Normally, the way Slate is configured, a truly dynamic operation is impossible.

For example, lets say I'm a nutjob and I wanted the keystroke ctrl+1 to:

  • push the window to the right if the application of the current window is iTerm
  • push the window to the left if the application is Google Chrome
  • push the window to the top if the application is anything else
  • if the window's title is "OMG I WANT TO BE FULLSCREEN" then fullscreen the window regardless of the application.

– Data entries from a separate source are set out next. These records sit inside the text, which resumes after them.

`src/oat_pkg.sv`:
```
// ----------------------------------------------------------------------------
// oat_pkg
// Shared widths, register codes and payload types for the oriented axis
// extent tracker.
// ----------------------------------------------------------------------------
package oat_pkg;

  // point coordinate and index widths
  localparam int COORD_BITS = 24;
  localparam int INDEX_BITS = 16;

  // Q1.14 unit vector components
  localparam int Q_BITS = 16;
  localparam int Q_FRAC = 14;
  localparam logic signed [Q_BITS-1:0] Q_ONE     = 16'sd16384;
  localparam logic signed [Q_BITS-1:0] Q_NEG_ONE = -16'sd16384;

  // cross product of two components, Q2.28
  localparam int CROSS_BITS = 2 * Q_BITS;

  // projection arithmetic
  localparam int DIST_BITS = 40;
  localparam int PROD_BITS = COORD_BITS + Q_BITS;
  localparam int SUM_BITS  = PROD_BITS + 2;
  localparam int WIDE_BITS = (SUM_BITS > DIST_BITS) ? SUM_BITS : DIST_BITS;

  // extremes: min and max for each of three axes
  localparam int NUM_AXES     = 3;
  localparam int NUM_EXT      = 2 * NUM_AXES;
  localparam int EXT_IDX_BITS = $clog2(NUM_EXT);

  // emitted index field
  localparam int OUT_INDEX_BITS = 16;
  localparam int IDX_WIDE_BITS  = (INDEX_BITS > OUT_INDEX_BITS) ? INDEX_BITS : OUT_INDEX_BITS;

  // configuration register port
  localparam int REG_IDX_BITS = 3;

  typedef enum logic [REG_IDX_BITS-1:0] {
    REG_AXIS_X  = 3'd0,
    REG_AXIS_Y  = 3'd1,
    REG_AXIS_Z  = 3'd2,
    REG_MODEL_X = 3'd3,
    REG_MODEL_Y = 3'd4,
    REG_MODEL_Z = 3'd5
  } reg_index_t;

  // the three projection axes, x/y/z components at [0]/[1]/[2]
  typedef struct packed {
    logic [NUM_AXES-1:0][Q_BITS-1:0] model;
    logic [NUM_AXES-1:0][Q_BITS-1:0] crossed;
    logic [NUM_AXES-1:0][Q_BITS-1:0] axis;
  } axes_t;

  typedef struct packed {
    logic signed [COORD_BITS-1:0] point_x;
    logic signed [COORD_BITS-1:0] point_y;
    logic signed [COORD_BITS-1:0] point_z;
    logic [INDEX_BITS-1:0]        point_index;
    logic                         set_end;
  } point_t;

  typedef struct packed {
    logic [1:0]                  axis_number;
    logic                        is_maximum;
    logic signed [DIST_BITS-1:0] extent_distance;
    logic [OUT_INDEX_BITS-1:0]   extreme_index;
    logic                        last_of_run;
  } result_t;

  // one point's three projections on its way to the extreme tracker
  typedef struct packed {
    logic [NUM_AXES-1:0][DIST_BITS-1:0] distance;
    logic [INDEX_BITS-1:0]              index;
    logic                               set_end;
  } proj_t;

  // the six extremes of one finished set, min/max interleaved per axis
  typedef struct packed {
    logic [NUM_EXT-1:0][DIST_BITS-1:0]  value;
    logic [NUM_EXT-1:0][INDEX_BITS-1:0] index;
  } snap_t;

endpackage

```
`src/oat_config.sv`:
```
// ----------------------------------------------------------------------------
// oat_config
// Axis and model normal registers, and the registered cross-product axis.
// ----------------------------------------------------------------------------
module oat_config (
  input  logic                                clk,
  input  logic                                rst,
  input  logic                                cfg_write,
  input  logic [oat_pkg::REG_IDX_BITS-1:0]    cfg_index,
  input  logic [oat_pkg::Q_BITS-1:0]          cfg_data,
  output oat_pkg::axes_t                      axes
);

  logic [oat_pkg::NUM_AXES-1:0][oat_pkg::Q_BITS-1:0] axis;
  logic [oat_pkg::NUM_AXES-1:0][oat_pkg::Q_BITS-1:0] model;
  logic [oat_pkg::NUM_AXES-1:0][oat_pkg::Q_BITS-1:0] crossed;
  logic [oat_pkg::NUM_AXES-1:0][oat_pkg::Q_BITS-1:0] crossed_next;
  logic [oat_pkg::Q_BITS-1:0]                        wr_value;

  function automatic logic [oat_pkg::Q_BITS-1:0] clamp_q(input logic [oat_pkg::Q_BITS-1:0] v);
    if ($signed(v) > oat_pkg::Q_ONE) begin
      return oat_pkg::Q_ONE;
    end else if ($signed(v) < oat_pkg::Q_NEG_ONE) begin
      return oat_pkg::Q_NEG_ONE;
    end
    return v;
  endfunction

  // round half up from Q2.28 to Q1.14, then saturate to one
  function automatic logic [oat_pkg::Q_BITS-1:0] round_q(
    input logic signed [oat_pkg::CROSS_BITS-1:0] v
  );
    logic signed [oat_pkg::CROSS_BITS-1:0] biased;
    logic signed [oat_pkg::CROSS_BITS-1:0] shifted;
    biased  = v + oat_pkg::CROSS_BITS'(1 << (oat_pkg::Q_FRAC - 1));
    shifted = biased >>> oat_pkg::Q_FRAC;
    if (shifted > oat_pkg::CROSS_BITS'(oat_pkg::Q_ONE)) begin
      return oat_pkg::Q_ONE;
    end else if (shifted < oat_pkg::CROSS_BITS'(oat_pkg::Q_NEG_ONE)) begin
      return oat_pkg::Q_NEG_ONE;
    end
    return shifted[oat_pkg::Q_BITS-1:0];
  endfunction

  function automatic logic signed [oat_pkg::CROSS_BITS-1:0] mul_q(
    input logic [oat_pkg::Q_BITS-1:0] a,
    input logic [oat_pkg::Q_BITS-1:0] b
  );
    logic signed [oat_pkg::CROSS_BITS-1:0] p;
    p = $signed(a) * $signed(b);
    return p;
  endfunction

  assign wr_value = clamp_q(cfg_data);

  always_ff @(posedge clk) begin
    if (rst) begin
      axis  <= {oat_pkg::Q_ONE, {oat_pkg::Q_BITS{1'b0}}, {oat_pkg::Q_BITS{1'b0}}};
      model <= {{oat_pkg::Q_BITS{1'b0}}, {oat_pkg::Q_BITS{1'b0}}, oat_pkg::Q_ONE};
    end else if (cfg_write) begin
      unique case (oat_pkg::reg_index_t'(cfg_index))
        oat_pkg::REG_AXIS_X:  axis[0]  <= wr_value;
        oat_pkg::REG_AXIS_Y:  axis[1]  <= wr_value;
        oat_pkg::REG_AXIS_Z:  axis[2]  <= wr_value;
        oat_pkg::REG_MODEL_X: model[0] <= wr_value;
        oat_pkg::REG_MODEL_Y: model[1] <= wr_value;
        oat_pkg::REG_MODEL_Z: model[2] <= wr_value;
        default: ;
      endcase
    end
  end

  // axis x model
  always_comb begin
    crossed_next[0] = round_q(mul_q(axis[1], model[2]) - mul_q(axis[2], model[1]));
    crossed_next[1] = round_q(mul_q(axis[2], model[0]) - mul_q(axis[0], model[2]));
    crossed_next[2] = round_q(mul_q(axis[0], model[1]) - mul_q(axis[1], model[0]));
  end

  always_ff @(posedge clk) begin
    crossed <= crossed_next;
  end

  assign axes.model   = model;
  assign axes.crossed = crossed;
  assign axes.axis    = axis;

endmodule

```
<file path="config.mk">
export PLATFORM = sky130hd
export DESIGN_NAME = oat_drain
export DESIGN_NICKNAME = d
export VERILOG_FILES = /design/src/oat_pkg.sv /design/src/oat_drain.sv
export SDC_FILE = /design/constraint.sdc
export NUM_CORES = 1
export LEC_CHECK = 0
export BUFFER_PORTS_ARGS = -buffer_cell sky130_fd_sc_hd__buf_2
export CAP_MARGIN = 0
export CORE_ASPECT_RATIO = 1.5
export CORE_MARGIN = 2
export CORE_UTILIZATION = 45
export DETAILED_ROUTE_END_ITERATION = 8
export PLACE_DENSITY = 0.7
export SKIP_CTS_REPAIR_TIMING = 1
export SYNTH_ARGS = -nofsm -noshare
export SYNTH_HDL_FRONTEND = slang
export SYNTH_SLANG_ARGS = --single-unit
</file>
<file path="constraint.sdc">
create_clock -name clk -period 2 [get_ports clk]
set_input_delay 0.2 -clock clk [delete_from_list [all_inputs] [get_ports clk]]
set_output_delay 0.2 -clock clk [all_outputs]
set_load 0.02 [all_outputs]
</file>
$ cat config.mk
export PLATFORM = sky130hd
export DESIGN_NAME = oat_extreme
export DESIGN_NICKNAME = d
export VERILOG_FILES = /design/src/oat_pkg.sv /design/src/oat_extreme.sv
export SDC_FILE = /design/constraint.sdc
export NUM_CORES = 1
export LEC_CHECK = 0
export BUFFER_PORTS_ARGS = -buffer_cell sky130_fd_sc_hd__buf_2
export CAP_MARGIN = 20
export CELL_PAD_IN_SITES_DETAIL_PLACEMENT = 1
export CELL_PAD_IN_SITES_GLOBAL_PLACEMENT = 1
export CORE_AREA = 4 4 199 220
export CTS_BUF_LIST = sky130_fd_sc_hd__clkbuf_8
export CTS_CLUSTER_DIAMETER = 80
export CTS_CLUSTER_SIZE = 16
export DETAILED_ROUTE_END_ITERATION = 8
export DIE_AREA = 0 0 203 224
export PLACE_DENSITY_LB_ADDON = 0.1
export SLEW_MARGIN = 30
export SYNTH_ARGS = -nofsm -noshare
export SYNTH_HDL_FRONTEND = slang
export SYNTH_SLANG_ARGS = --single-unit
$ cat constraint.sdc
create_clock -name clk -period 62.7 [get_ports clk]
set_input_delay 12.54 -clock clk [delete_from_list [all_inputs] [get_ports clk]]
set_output_delay 12.54 -clock clk [all_outputs]
set_load 0.01 [all_outputs]
$ cat src/oat_pkg.sv
// ----------------------------------------------------------------------------
// oat_pkg
// Shared widths, register codes and payload types for the oriented axis
// extent tracker.
// ----------------------------------------------------------------------------
package oat_pkg;

  // point coordinate and index widths
  localparam int COORD_BITS = 24;
  localparam int INDEX_BITS = 16;

  // Q1.14 unit vector components
  localparam int Q_BITS = 16;
  localparam int Q_FRAC = 14;
  localparam logic signed [Q_BITS-1:0] Q_ONE     = 16'sd16384;
  localparam logic signed [Q_BITS-1:0] Q_NEG_ONE = -16'sd16384;

  // cross product of two components, Q2.28
  localparam int CROSS_BITS = 2 * Q_BITS;

  // projection arithmetic
  localparam int DIST_BITS = 40;
  localparam int PROD_BITS = COORD_BITS + Q_BITS;
  localparam int SUM_BITS  = PROD_BITS + 2;
  localparam int WIDE_BITS = (SUM_BITS > DIST_BITS) ? SUM_BITS : DIST_BITS;

  // extremes: min and max for each of three axes
  localparam int NUM_AXES     = 3;
  localparam int NUM_EXT      = 2 * NUM_AXES;
  localparam int EXT_IDX_BITS = $clog2(NUM_EXT);

  // emitted index field
  localparam int OUT_INDEX_BITS = 16;
  localparam int IDX_WIDE_BITS  = (INDEX_BITS > OUT_INDEX_BITS) ? INDEX_BITS : OUT_INDEX_BITS;

  // configuration register port
  localparam int REG_IDX_BITS = 3;

  typedef enum logic [REG_IDX_BITS-1:0] {
    REG_AXIS_X  = 3'd0,
    REG_AXIS_Y  = 3'd1,
    REG_AXIS_Z  = 3'd2,
    REG_MODEL_X = 3'd3,
    REG_MODEL_Y = 3'd4,
    REG_MODEL_Z = 3'd5
  } reg_index_t;

  // the three projection axes, x/y/z components at [0]/[1]/[2]
  typedef struct packed {
    logic [NUM_AXES-1:0][Q_BITS-1:0] model;
    logic [NUM_AXES-1:0][Q_BITS-1:0] crossed;
    logic [NUM_AXES-1:0][Q_BITS-1:0] axis;
  } axes_t;

  typedef struct packed {
    logic signed [COORD_BITS-1:0] point_x;
    logic signed [COORD_BITS-1:0] point_y;
    logic signed [COORD_BITS-1:0] point_z;
    logic [INDEX_BITS-1:0]        point_index;
    logic                         set_end;
  } point_t;

  typedef struct packed {
    logic [1:0]                  axis_number;
    logic                        is_maximum;
    logic signed [DIST_BITS-1:0] extent_distance;
    logic [OUT_INDEX_BITS-1:0]   extreme_index;
    logic                        last_of_run;
  } result_t;

  // one point's three projections on its way to the extreme tracker
  typedef struct packed {
    logic [NUM_AXES-1:0][DIST_BITS-1:0] distance;
    logic [INDEX_BITS-1:0]              index;
    logic                               set_end;
  } proj_t;

  // the six extremes of one finished set, min/max interleaved per axis
  typedef struct packed {
    logic [NUM_EXT-1:0][DIST_BITS-1:0]  value;
    logic [NUM_EXT-1:0][INDEX_BITS-1:0] index;
  } snap_t;

endpackage

$ cat src/oat_extreme.sv
// ----------------------------------------------------------------------------
// oat_extreme
// Running min/max per axis with the index of the earliest extreme point.
// ----------------------------------------------------------------------------
module oat_extreme (
  input  logic            clk,
  input  logic            rst,
  input  logic            proj_valid,
  input  oat_pkg::proj_t  proj,
  output logic            take,
  input  logic            drain_free,
  output logic            load,
  output oat_pkg::snap_t  snap
);

  logic [oat_pkg::NUM_EXT-1:0][oat_pkg::DIST_BITS-1:0]  value;
  logic [oat_pkg::NUM_EXT-1:0][oat_pkg::INDEX_BITS-1:0] index;
  logic [oat_pkg::NUM_EXT-1:0][oat_pkg::DIST_BITS-1:0]  value_next;
  logic [oat_pkg::NUM_EXT-1:0][oat_pkg::INDEX_BITS-1:0] index_next;
  logic                                                 seen;

  // an end-marked point needs the drain free for its snapshot
  assign take = proj_valid && (!proj.set_end || drain_free);
  assign load = take && proj.set_end;

  // strict compares: a tie keeps the earlier point
  always_comb begin
    value_next = value;
    index_next = index;
    for (int d = 0; d < oat_pkg::NUM_AXES; d++) begin
      if (!seen || $signed(value[2*d]) > $signed(proj.distance[d])) begin
        value_next[2*d] = proj.distance[d];
        index_next[2*d] = proj.index;
      end
      if (!seen || $signed(value[2*d+1]) < $signed(proj.distance[d])) begin
        value_next[2*d+1] = proj.distance[d];
        index_next[2*d+1] = proj.index;
      end
    end
  end

  assign snap.value = value_next;
  assign snap.index = index_next;

  always_ff @(posedge clk) begin
    if (rst) begin
      seen <= 1'b0;
    end else if (take) begin
      seen <= !proj.set_end;
    end
  end

  always_ff @(posedge clk) begin
    if (take) begin
      value <= value_next;
      index <= index_next;
    end
  end

  a_load_free: assert property (@(posedge clk) disable iff (rst)
    load |-> drain_free)
    else $error("snapshot loaded while previous set still draining");

endmodule

==> results of run 1 <==
[area by class of cell]
type,instances,area share (%)
Tap cell,560,2.96
Inverter,127,2.02
Clock inverter,13,0.545
Timing Repair Buffer,493,10.8
Clock buffer,27,1.57
Sequential cell,337,42.8
Multi-Input combinational cell,948,39.2
Antenna cell,6,0.0635
[power breakdown]
part / switching (mW) / internal, mW / total [mW]
Sequential: 0.00891 / 0.270 / 0.279
Clock: 0.0774 / 0.0489 / 0.126
Combinational: 0.0793 / 0.0614 / 0.141
[metal layers]
metal / wire length [um] / up-vias
met5: 54 / -
met4: 1810 / 8
met3: 3950 / 81
met2: 30100 / 376
met1: 23900 / 7022
li1: - / 6516
[layout by cell type (no fill, tap or decap), drive strengths merged, types with 3 or more instances in the layout]
cell	synthesis	routed
a2111oi	3	3
a211oi	12	12
a21boi	4	4
a21o	40	40
a21oi	80	80
a221oi	5	5
a31oi	4	4
buf	36	493
clkbuf	0	27
clkinv	0	4
clkinvlp	0	3
diode	0	6
edfxtp	336	336
ha	237	237
inv	127	131
mux2	336	336
nand2	49	49
nand2b	6	6
nand3	18	18
nand4	44	44
nor2	24	24
nor2b	5	5
nor3	12	12
nor4	5	5
o211ai	10	10
o21ai	35	35
[flip-flops by register name, summed over array words and instances (netlist names)]
name,cells
value,240
index,96
seen,1
[how the worst max path moves through the flow]
stage / startpoint / end / slack [ns] / cells after the start
after global placement: proj[56] / snap[6] / 33.74 / 12
final: proj[56] / snap[6] / 33.68 / 12
after global routing: proj[56] / snap[6] / 33.36 / 12
after floorplan: drain_free / take / 13.20 / 2
after detailed placement: proj[56] / snap[6] / 33.72 / 12
after CTS: proj[56] / snap[6] / 33.71 / 12
[logic make-up after synthesis]
logic type / share of synthesized area, %
buffers and inverters: 3.99
adder cells (fa/ha/maj): 14.7
multiplexers: 20.4
AND/OR/NAND/NOR: 4.24
AO/OA/AOI/OAI: 6.34
flip-flops: 50.3
XOR/XNOR: 0.0436
[worst reg2reg max path: cells and delay by family, from the launching register on]
kind                     cells  cell delay (ns)
AO/OA/AOI/OAI                3             1.14
flip-flops                   1             0.45
multiplexers                 1             0.47
AND/OR/NAND/NOR              3             0.94
buffers and inverters        1             0.66
adder cells (fa/ha/maj)      1             0.42
==> qor.txt, run 1 <==
placed inst area = 0.0231 sq mm
Clock Latency Late Sink = 0.63 ns
most frequent cells after synthesis = 336 x edfxtp_1, 256 x mux2_2, 237 x ha_1
storage element area = 0.0101 sq mm
DRT antenna net count = 0
FF-to-FF Start = value[39]
post_cts resized = 0
syn_area_per_cell = 13.9 sq um
Synth Flop Type = edfxtp_1
CP Capture Type = output pin
drc violations = 0
PnR Total Power = 0.546 mW
# IOs = 479
most common cell in the netlist = edfxtp_1
global-route usage over all layers = 25.1%
most frequent CP cell = buf_2
crit path kind = input pin to output pin
Power Density = 23.1 mW/mm^2
Setup Fix Bufs, Post-CTS = 0
sequential share of the synthesized area = 50.3%
Setup Viol. Count Final = 0
Worst-Margin Slew = 0.848 ns
CP Cell Sequence = buf_2 -> inv_1 -> ha_1 -> nand4_1 -> nor4_1 -> nand3_1 -> o211ai_1 -> o21ai_0 -> a31oi_4 -> buf_4 -> mux2_2 -> buf_2
Worst Path Buf+Inv = 4
TNS Setup = 0 ns
Synth Register Bits = 337
final count of pins violating max slew = 0
Worst-path clk slew = 0.09 ns
CP arrival = 16.48 ns
first-pass GRT wire length = 89600 um
GR met1 Demand/Resource = 29.7%
r2r worst-path depth = 9
CTS tree = yes
Via Count = 14003
GR Util met2 = 45.2%
Die W = 203 um
Sinks on Clock Net = 337
RSZ-0062 raised after global routing = false
Pleak = 10.5 nW
Initial Util = 48.7%
CORE AREA = 0.0413 sq mm
asr flop ratio synth = 0%
Clock Skew = 0.0226 ns
Die ar. = 0.0455 sq mm
max cap viols = 0
syn_nets = 1826
# hold bufs at CTS = 0
reg2reg setup slack = 58.37 ns
Max Buffers Root-to-Sink = 3
Min-Delay Path Class = register to register
routability cong. = 0.837
met3 GRT Util = 6.21%
grt ovf = 0
area taken by multi-input logic gates = 0.00928 sq mm
CTS buffer count = 27
Worst setup SP type = input pin
post-synthesis cell type count = 45
DRT iter0 DRCs = 725
Post-Synthesis Cells = 1448
Initial DRT Pass Iterations = 4
row count = 78
Area Overhead vs Synth = 17.6%
Final Cell Area = 0.0236 sq mm
Yosys top cell area share = 50.2%
Inst Count DP = 2463
Port Buf Inserts = 478
layout cells sized above 1 = 45.0%
max_slew headroom = 43.4%
Slowest-stage cell, CP = a31oi_4
slack of the critical path = 33.68 ns
Fin. Hold Viols = 0
Required @ worst endpoint = 50.16 ns
Crit Reg-Reg Endpoint = index[6]
WHS = 0.575 ns
CTS H-tree lvls = 1
vias per inst = 5.58
min cycle time layout = 29.02 ns
maximum vdd ir drop = 0.0188 mV
EDFF count, synth = 336
hold depth = 1
cell taking the most area after synthesis = edfxtp_1
fmax = 34.5 MHz
Fillers = 4349
WL/cell = 23.8 um
die height = 224 um
Post-Synthesis Cell Area = 0.0201 sq mm
root buf cell = clkbuf_8
final net count = 2312
top cells by area, synth = edfxtp_1 50%, ha_1 15%, mux2_2 14%
HPWL Detailed = 46300 um
CP Max Fanout = 35
most used routing layer = met2
Yosys warnings = 0
post-route clock period utilization = 46.3%
post-layout util = 57.3%
hold endpoint = index[52]
initial antenna violation count = 9
Layout Cells excl Fill = 2511
vias in the first global route = 15346
pre-CTS WS = 33.72 ns
Routed WL = 59800 um
outcome = complete, no violations
largest net degree at the start of global routing = 103
max incr delay on CP = 0.74 ns
Top delay family on crit path = compound AO/OA/AOI/OAI gates
Worst Min Path Start = index[52]
(Power assumes the default switching activity.)
==> inputs of run 2 (changes only) <==
--- a/config.mk
+++ b/config.mk
@@ -9,12 +9,12 @@
 export CAP_MARGIN = 20
 export CELL_PAD_IN_SITES_DETAIL_PLACEMENT = 1
 export CELL_PAD_IN_SITES_GLOBAL_PLACEMENT = 1
-export CORE_AREA = 4 4 199 220
+export CORE_AREA = 4 4 217 240
 export CTS_BUF_LIST = sky130_fd_sc_hd__clkbuf_8
 export CTS_CLUSTER_DIAMETER = 80
 export CTS_CLUSTER_SIZE = 16
 export DETAILED_ROUTE_END_ITERATION = 8
-export DIE_AREA = 0 0 203 224
+export DIE_AREA = 0 0 221 244
 export PLACE_DENSITY_LB_ADDON = 0.1
 export SLEW_MARGIN = 30
 export SYNTH_ARGS = -nofsm -noshare
==> constraint.sdc (replaced) <==
create_clock -name clk -period 23.3 [get_ports clk]
set_input_delay 4.66 -clock clk [delete_from_list [all_inputs] [get_ports clk]]
set_output_delay 4.66 -clock clk [all_outputs]
set_load 0.01 [all_outputs]
==> qor.txt, run 2 (synthesized netlist as in run 1, its figures left out) <==
Internal = 1.07 mW
Routed WL = 60000 um
CTS H-tree lvls = 1
HPWL Detailed = 46200 um
Worst Path Buf+Inv = 4
clock group share of total power = 26.3%
WL/cell = 23.0 um
post-route clock period utilization = 57.6%
Fin. Hold Viols = 0
Slowest-stage cell, CP = a31oi_4
combinational share of power = 24.6%
row count = 86
DRT iter0 DRCs = 681
max incr delay on CP = 0.84 ns
Top delay family on crit path = compound AO/OA/AOI/OAI gates
Via Count = 13927
Setup Fix Bufs, Post-CTS = 0
post_cts resized = 0
DRT antenna net count = 0
Pleak = 10.6 nW
CP arrival = 8.77 ns
grt ovf = 0
Clock Skew = 0.0215 ns
Setup Viol. Count Final = 0
layout cells sized above 1 = 45.0%
crit path kind = input pin to output pin
switch share = 30.0%
Regs by FF count = value (240), index (96), seen (1)
Clock Latency Late Sink = 0.65 ns
PnR Total Power = 1.53 mW
most used routing layer = met2
CORE AREA = 0.0497 sq mm
vias in the first global route = 15156
net switching power = 0.458 mW
largest net degree at the start of global routing = 174
CP Cell Sequence = buf_2 -> inv_1 -> ha_1 -> nand4_1 -> nor4_1 -> nand3_1 -> o211ai_1 -> o21ai_0 -> a31oi_4 -> buf_4 -> mux2_2 -> buf_2
# hold bufs at CTS = 0
CP Max Fanout = 33
max_slew headroom = 34.8%
global-route usage over all layers = 21.3%
Power Density = 64.0 mW/mm^2
TNS Setup = 0 ns
RSZ-0062 raised after global routing = false
GR met1 Demand/Resource = 26.4%
most frequent CP cell = buf_2
sequential fraction of design power = 49.1%
Worst-path clk slew = 0.09 ns
Initial DRT Pass Iterations = 5
Die ar. = 0.0539 sq mm
CTS tree = yes
# IOs = 479
post-layout util = 48.0%
vias per inst = 5.33
largest register by flop count = value
Max Buffers Root-to-Sink = 3
outcome = complete, no violations
Fillers = 5289
min cycle time layout = 13.43 ns
met3 GRT Util = 5.47%
Required @ worst endpoint = 18.64 ns
max cap viols = 0
Sinks on Clock Net = 337
Port Buf Inserts = 478
Inst Count DP = 2560
Area Overhead vs Synth = 18.6%
CTS buffer count = 28
routability cong. = 0.826
WHS = 0.573 ns
root buf cell = clkbuf_8
Initial Util = 40.4%
Worst setup SP type = input pin
final count of pins violating max slew = 0
drc violations = 0
first-pass GRT wire length = 90800 um
final net count = 2309
GR Util met2 = 36.9%
maximum vdd ir drop = 0.0489 mV
max FFs per register = 240
initial antenna violation count = 9
commonest cells after routing, fill and taps aside = 478 x buf_2, 336 x edfxtp_1, 256 x mux2_2
Die W = 221 um
Layout Cells excl Fill = 2614
most common cell after layout, fill and taps aside = buf_2
fmax = 74.5 MHz
Min-Delay Path Class = register to register
die height = 244 um
Worst-Margin Slew = 0.974 ns
CP Capture Type = output pin
run 2: changes by cell type in the layout (fill, tap and decap cells not counted), moves of 2 or more:
cell,change
inv_1,+4
bufinv_16,+3
buf_4,-2
diode_2,-3
clkbuf_8,+3
clkinv_2,+2
run 2: area by class of cell:
type | count | area, sq um | share of cell area [%]
sequential | 337 | 10100 | 42.4
multi-input combinational | 948 | 9280 | 38.9
timing repair buffer | 489 | 2510 | 10.5
tap | 660 | 826 | 3.46
inverter | 127 | 477 | 2.00
clock buffer | 30 | 413 | 1.73
clock inverter | 20 | 233 | 0.976
antenna | 3 | 7.51 | 0.0315
run 2: final timing paths:
kind	startpoint	to	slack, ns	cells past startpoint
worst max-delay path	proj[56]	snap[6]	9.87	12
worst min-delay path	index[37]	index[37]	0.57	1
worst max register to register	value[39]	index[5]	18.81	9
worst min register to register	index[37]	index[37]	0.57	1
run 2: routing by layer:
layer	part of all wire, %	vias to the layer above
met4	2.9	12
met3	6.4	84
li1	-	6516
met2	49	360
met1	42	6955
met5	0.16	-
run 2: power groups by stage:
stage	Clock, mW	Sequential [mW]	Combinational (mW)
2_1_floorplan	0	0.764	0.235
6_report	0.401	0.749	0.376
4_1_cts	0.418	0.750	0.381
3_5_place_dp	0	0.763	0.379
3_3_place_gp	0	0.762	0.371
5_1_grt	0.439	0.754	0.414
run 2: stage by stage:
step | worst slack [ns] | cell area, sq um
floorplan | 4.50 | 20100
global placement | 9.96 | 23200
detailed placement | 9.84 | 23200
CTS | 9.82 | 23800
global route | 9.71 | 23800
finish | 9.87 | 23900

And again, I want the keystroke ctrl+1 to handle all of this. In the typical Slate config, this is impossible.

Enter JavaScript Configs:

// Create Operations
var pushRight = slate.operation("push", {
  "direction" : "right",
  "style" : "bar-resize:screenSizeX/3"
});
var pushLeft = slate.operation("push", {
  "direction" : "left",
  "style" : "bar-resize:screenSizeX/3"
});
var pushTop = slate.operation("push", {
  "direction" : "top",
  "style" : "bar-resize:screenSizeX/2"
});
var fullscreen = slate.operation("move", {
  "x" : "screenOriginX",
  "y" : "screenOriginY",
  "width" : "screenSizeX",
  "height" : "screenSizeY"
});
// Bind A Crazy Function to 1+ctrl
slate.bind("1:ctrl", function(win) {
  // here win is a reference to the currently focused window
  if (win.title() === "OMG I WANT TO BE FULLSCREEN") {
    win.doOperation(fullscreen);
    return;
  }
  var appName = win.app().name();
  if (appName === "iTerm") {
    win.doOperation(pushRight);
  } else if (appName === "Google Chrome") {
    win.doOperation(pushLeft);
  } else {
    win.doOperation(pushTop);
  }
});

Definitely verbose, but they can do much more than normal configs. Yum.